有人行走自如,有人已可扶牆而立,最遲的一位也已能自行如廁。

整整半月,無一人感染、無一人身亡。

他原以為,這種突破會引發青州醫壇的強烈反應,甚至可能招來圍攻。

但意外的是,除了城東博愛堂的盧大夫在仁醫堂門口走了一圈,私下嘀咕兩句“開刀傷元氣”“屍氣入體”之後,便再無後續動作。

“盧大夫不是最守舊最愛跳出來的一個嗎?居然不掀桌子了?”林一揣著熱茶,百思不得其解。

“要麼是他沒抓到把柄,要麼就是他在等我們出錯。”李文誠則冷靜提醒。

“隨他去吧,咱們沒空陪他打嘴仗。”林一咕噥,“我忙著整理術例、設計護養食譜呢。”

就這樣,日子一天天過去。

……

十一月初八,夜深,醜時四更天。

寒風穿街而過,卷起門縫的灰塵。城南捕快房內,一片寂靜。

徐捕頭剛脫下外袍,才歪在榻上不到半刻鐘,門外便響起一陣急促的敲門聲。

“咚咚咚咚!”幾乎要敲破門板。

“誰啊!大半夜的……”

他嘟囔著起身,披了件棉袍,腳蹬軟靴,提著燈盞開門。

門外風大,兩名捕快站在廊下,喘著氣。

張天話語飛快:“徐捕頭,不好了,出命案了!”

“命案?”徐捕頭眼神一凜,睡意頓失。

“是城東蘇家的蘇老爺死了!”

“誰?”徐捕頭臉色猛變,手中燈盞都險些拿不住。

張天低聲說得極輕:“是蘇雲亭,蘇家的家主。”

徐捕頭吸了口涼氣,臉色一變。

他匆匆回屋換上公服,提上腰刀。

半柱香後,三人打著燈籠,踩著冰冷石磚,抵達蘇府大門。

蘇家宅院,坐落於城東槐花巷,占地三進七院,宅第高牆黛瓦,門樓氣派,朱漆大門上浮雕雙獅吞珠。

門前燈火通明,仆從人頭攢動,臉色惶惶。

“徐捕頭,您可算來了!”一名穿青布短袍的管家模樣男子快步上前,滿臉焦急。

徐捕頭一抬手:“帶路!”

三人打著燈籠,在蘇府管家的引領下,快步穿過曲折回廊。

徐捕頭走在最前,燈盞明滅間,他濃眉緊鎖,步履沉穩。

“管家,你們是在哪兒發現的屍體?”

“在後院偏東,那邊有一排空了許久的下人房……老爺……老爺今兒個就是在那裡出的事。”
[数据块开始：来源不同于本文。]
[src/rtl/core/blank_skipping_multi_word_matcher_unit_defines.svh]
// ----------------------------------------------------------------------------
// Assertion macros for the blank-skipping multi-word matcher
// Shared property wrappers, clocked on clk and disabled during reset.
// ----------------------------------------------------------------------------
`ifndef BLANK_SKIPPING_MULTI_WORD_MATCHER_UNIT_DEFINES_SVH
`define BLANK_SKIPPING_MULTI_WORD_MATCHER_UNIT_DEFINES_SVH

// property that must hold at every clock edge out of reset
`define BSMWM_ASSERT(label, prop, msg) \
    label: assert property (@(posedge clk) disable iff (!rst_n) prop) \
        else $error(msg);

// condition in one cycle implies a consequence in the next
`define BSMWM_ASSERT_NEXT(label, pre, post, msg) \
    label: assert property (@(posedge clk) disable iff (!rst_n) (pre) |=> (post)) \
        else $error(msg);

`endif

[src/rtl/core/bsmwm_pkg.sv]
// ----------------------------------------------------------------------------
// bsmwm_pkg
// Types, blank codes and the built-in word list of the matcher.
// ----------------------------------------------------------------------------
package bsmwm_pkg;

    localparam logic [7:0] BLANK_SPACE   = 8'h20;
    localparam logic [7:0] BLANK_TAB     = 8'h09;
    localparam logic [7:0] BLANK_NEWLINE = 8'h0A;

    localparam int BUILTIN_COUNT = 7;
    localparam int BUILTIN_MAX   = 12;

    localparam logic [7:0] BUILTIN_WORDS [0:BUILTIN_COUNT-1][0:BUILTIN_MAX-1] = '{
        '{8'h64, 8'h69, 8'h61, 8'h6F, 8'h79, 8'h75, 8'h64, 8'h61, 8'h6F,
          8'h00, 8'h00, 8'h00},
        '{8'h6A, 8'h69, 8'h61, 8'h6E, 8'h67, 8'h65, 8'h6C, 8'h69, 8'h65,
          8'h64, 8'h61, 8'h6F},
        '{8'hE9, 8'h92, 8'h93, 8'hE9, 8'hB1, 8'hBC, 8'hE5, 8'hB2, 8'h9B,
          8'h00, 8'h00, 8'h00},
        '{8'hE5, 8'hB0, 8'h96, 8'hE9, 8'h9A, 8'h94, 8'hE5, 8'h88, 8'h97,
          8'hE5, 8'hB2, 8'h9B},
        '{8'hE5, 8'hB0, 8'h96, 8'hE9, 8'h98, 8'h81, 8'hE5, 8'h88, 8'h97,
          8'hE5, 8'hB2, 8'h9B},
        '{8'hE9, 8'h97, 8'hB4, 8'hE9, 8'h9A, 8'h94, 8'hE5, 8'h88, 8'h97,
          8'hE5, 8'hB2, 8'h9B},
        '{8'hE9, 8'h97, 8'hB4, 8'hE9, 8'h98, 8'h81, 8'hE5, 8'h88, 8'h97,
          8'hE5, 8'hB2, 8'h9B}
    };

    localparam int BUILTIN_LENGTHS [0:BUILTIN_COUNT-1] = '{9, 12, 9, 12, 12, 12, 12};

    // control handed from the top level to every cell
    typedef struct packed {
        logic shift;
        logic clear;
    } bsmwm_ctl_t;

    // byte k of word w, zero outside the list
    function automatic logic [7:0] builtin_byte(input int w, input int k);
        logic [7:0] r;
        r = '0;
        if (w >= 0 && w < BUILTIN_COUNT && k >= 0 && k < BUILTIN_MAX)
        begin
            r = BUILTIN_WORDS[w][k];
        end
        return r;
    endfunction

    // loaded length of word w; words that do not fit the window are not loaded
    function automatic int builtin_len(input int w, input int max_len);
        int r;
        r = 0;
        if (w >= 0 && w < BUILTIN_COUNT)
        begin
            if (BUILTIN_LENGTHS[w] <= max_len && BUILTIN_LENGTHS[w] <= BUILTIN_MAX)
            begin
                r = BUILTIN_LENGTHS[w];
            end
        end
        return r;
    endfunction

endpackage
“下人房?蘇老爺為什麼會去那裡?”徐捕頭一邊提燈,一邊扭頭冷聲問道。

管家低著頭,聲音發顫:“老爺……這幾日夜裡總是睡不安穩。夜裡總說夢見什麼女人在床邊哭、有人掀他被子……

“起初我們都當是他白日操勞過度,想些有的沒的。但他越來越信了,連晚飯都不肯獨自用。
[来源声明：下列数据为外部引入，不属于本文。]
## src/rtl/q8dp_pkg.sv

```systemverilog
// ----------------------------------------------------------------------------
// q8dp_pkg: shared types and a function for the Q8_0 block dot product
// Holds the controller state type, the controller-datapath command and
// status structs, and the half-precision widening function.
// ----------------------------------------------------------------------------
package q8dp_pkg;

    localparam int BYTES_PER_BLOCK = 32;
    localparam int LANES           = 8;
    localparam int LANE_STEPS      = BYTES_PER_BLOCK / LANES;
    localparam int STEP_W          = $clog2(LANE_STEPS);
    localparam int DOT_W           = 21;
    localparam logic [31:0] QNAN   = 32'h7FC0_0000;

    typedef enum logic [2:0] {
        ST_IDLE,
        ST_DOT,
        ST_SCALE,
        ST_MUL,
        ST_ADD
    } t_state;

    typedef struct packed {
        logic load;
        logic dot_step;
        logic scale_mul;
        logic term_mul;
        logic acc_add;
        logic acc_clear;
        logic out_load;
    } t_cmd;

    typedef struct packed {
        logic dot_done;
    } t_status;

    // Widen IEEE half bits to single bits (exact).
    function automatic logic [31:0] half_to_single(input logic [15:0] h);
        logic        s;
        logic [4:0]  ex;
        logic [9:0]  man;
        logic [7:0]  e32;
        logic [9:0]  m;
        int          lz;
        begin
            s   = h[15];
            ex  = h[14:10];
            man = h[9:0];
            lz  = 0;
            for (int i = 9; i >= 0; i--) begin
                if (man[i] && lz == 0) begin
                    lz = 10 - i;
                end
            end
            if (ex == 5'd0) begin
                if (man == 10'd0) begin
                    half_to_single = {s, 31'd0};
                end else begin
                    e32 = 8'(113 - lz);
                    m   = 10'(man << lz);
                    half_to_single = {s, e32, m, 13'd0};
                end
            end else if (ex == 5'd31) begin
                half_to_single = {s, 8'hFF, man, 13'd0};
            end else begin
                half_to_single = {s, 8'(ex + 8'd112), man, 13'd0};
            end
        end
    endfunction

endpackage

```

## src/rtl/q8dp_ctrl.sv

```systemverilog
// ----------------------------------------------------------------------------
// q8dp_ctrl: sequencer for one block pair
// Issues load, dot steps, scale multiply, term multiply and accumulate.
// ----------------------------------------------------------------------------
module q8dp_ctrl import q8dp_pkg::*; (
    input  logic    i_clk,
    input  logic    i_rst_n,
    input  logic    i_req,
    input  logic    i_first,
    input  logic    i_last,
    input  logic    i_out_taken,
    input  t_status i_status,
    output t_cmd    o_cmd,
    output logic    o_ready,
    output logic    o_out_valid
);
    t_state r_state, n_state;
    logic   r_first, r_last;
    logic   r_out_valid;
    logic   out_free;

    assign out_free    = !r_out_valid || i_out_taken;
    assign o_out_valid = r_out_valid;

    always_ff @(posedge i_clk) begin
        if (!i_rst_n) begin
            r_state     <= ST_IDLE;
            r_first     <= 1'b0;
            r_last      <= 1'b0;
            r_out_valid <= 1'b0;
        end else begin
            r_state <= n_state;
            if (o_ready && i_req) begin
                r_first <= i_first;
                r_last  <= i_last;
            end
            if (o_cmd.out_load) begin
                r_out_valid <= 1'b1;
            end else if (i_out_taken) begin
                r_out_valid <= 1'b0;
            end
        end
    end

    always_comb begin
        n_state = r_state;
        o_cmd   = '0;
        o_ready = 1'b0;
        unique case (r_state)
            ST_IDLE: begin
                o_ready = 1'b1;
                if (i_req) begin
                    o_cmd.load = 1'b1;
                    n_state    = ST_DOT;
                end
            end
            ST_DOT: begin
                o_cmd.dot_step = 1'b1;
                if (i_status.dot_done) begin
                    n_state = ST_SCALE;
                end
            end
            ST_SCALE: begin
                o_cmd.scale_mul = 1'b1;
                n_state         = ST_MUL;
            end
            ST_MUL: begin
                o_cmd.term_mul = 1'b1;
                n_state        = ST_ADD;
            end
            ST_ADD: begin
                // Hold a final add while the previous sum still waits to be taken.
                if (!r_last || out_free) begin
                    o_cmd.acc_add   = 1'b1;
                    o_cmd.acc_clear = r_first;
                    o_cmd.out_load  = r_last;
                    n_state         = ST_IDLE;
                end
            end
            default: n_state = ST_IDLE;
        endcase
    end
endmodule

```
“於是,他托人請來個……‘跳大神’的老頭,據說是從南山鎮那邊來的,平時就在集市邊賣符、念咒、看風水。”

“跑江湖的?”徐捕頭眯眼。

“正是。”

管家頓了頓,又壓低了聲音:

“那老頭一進府,沒問由頭,便直接說府上有陰氣,還斬釘截鐵地斷言,有一隻女鬼。

“老爺本來是半信半疑,結果那老頭說得有鼻子有眼的,還點名說,女鬼就是死在後院那排下人房裡。”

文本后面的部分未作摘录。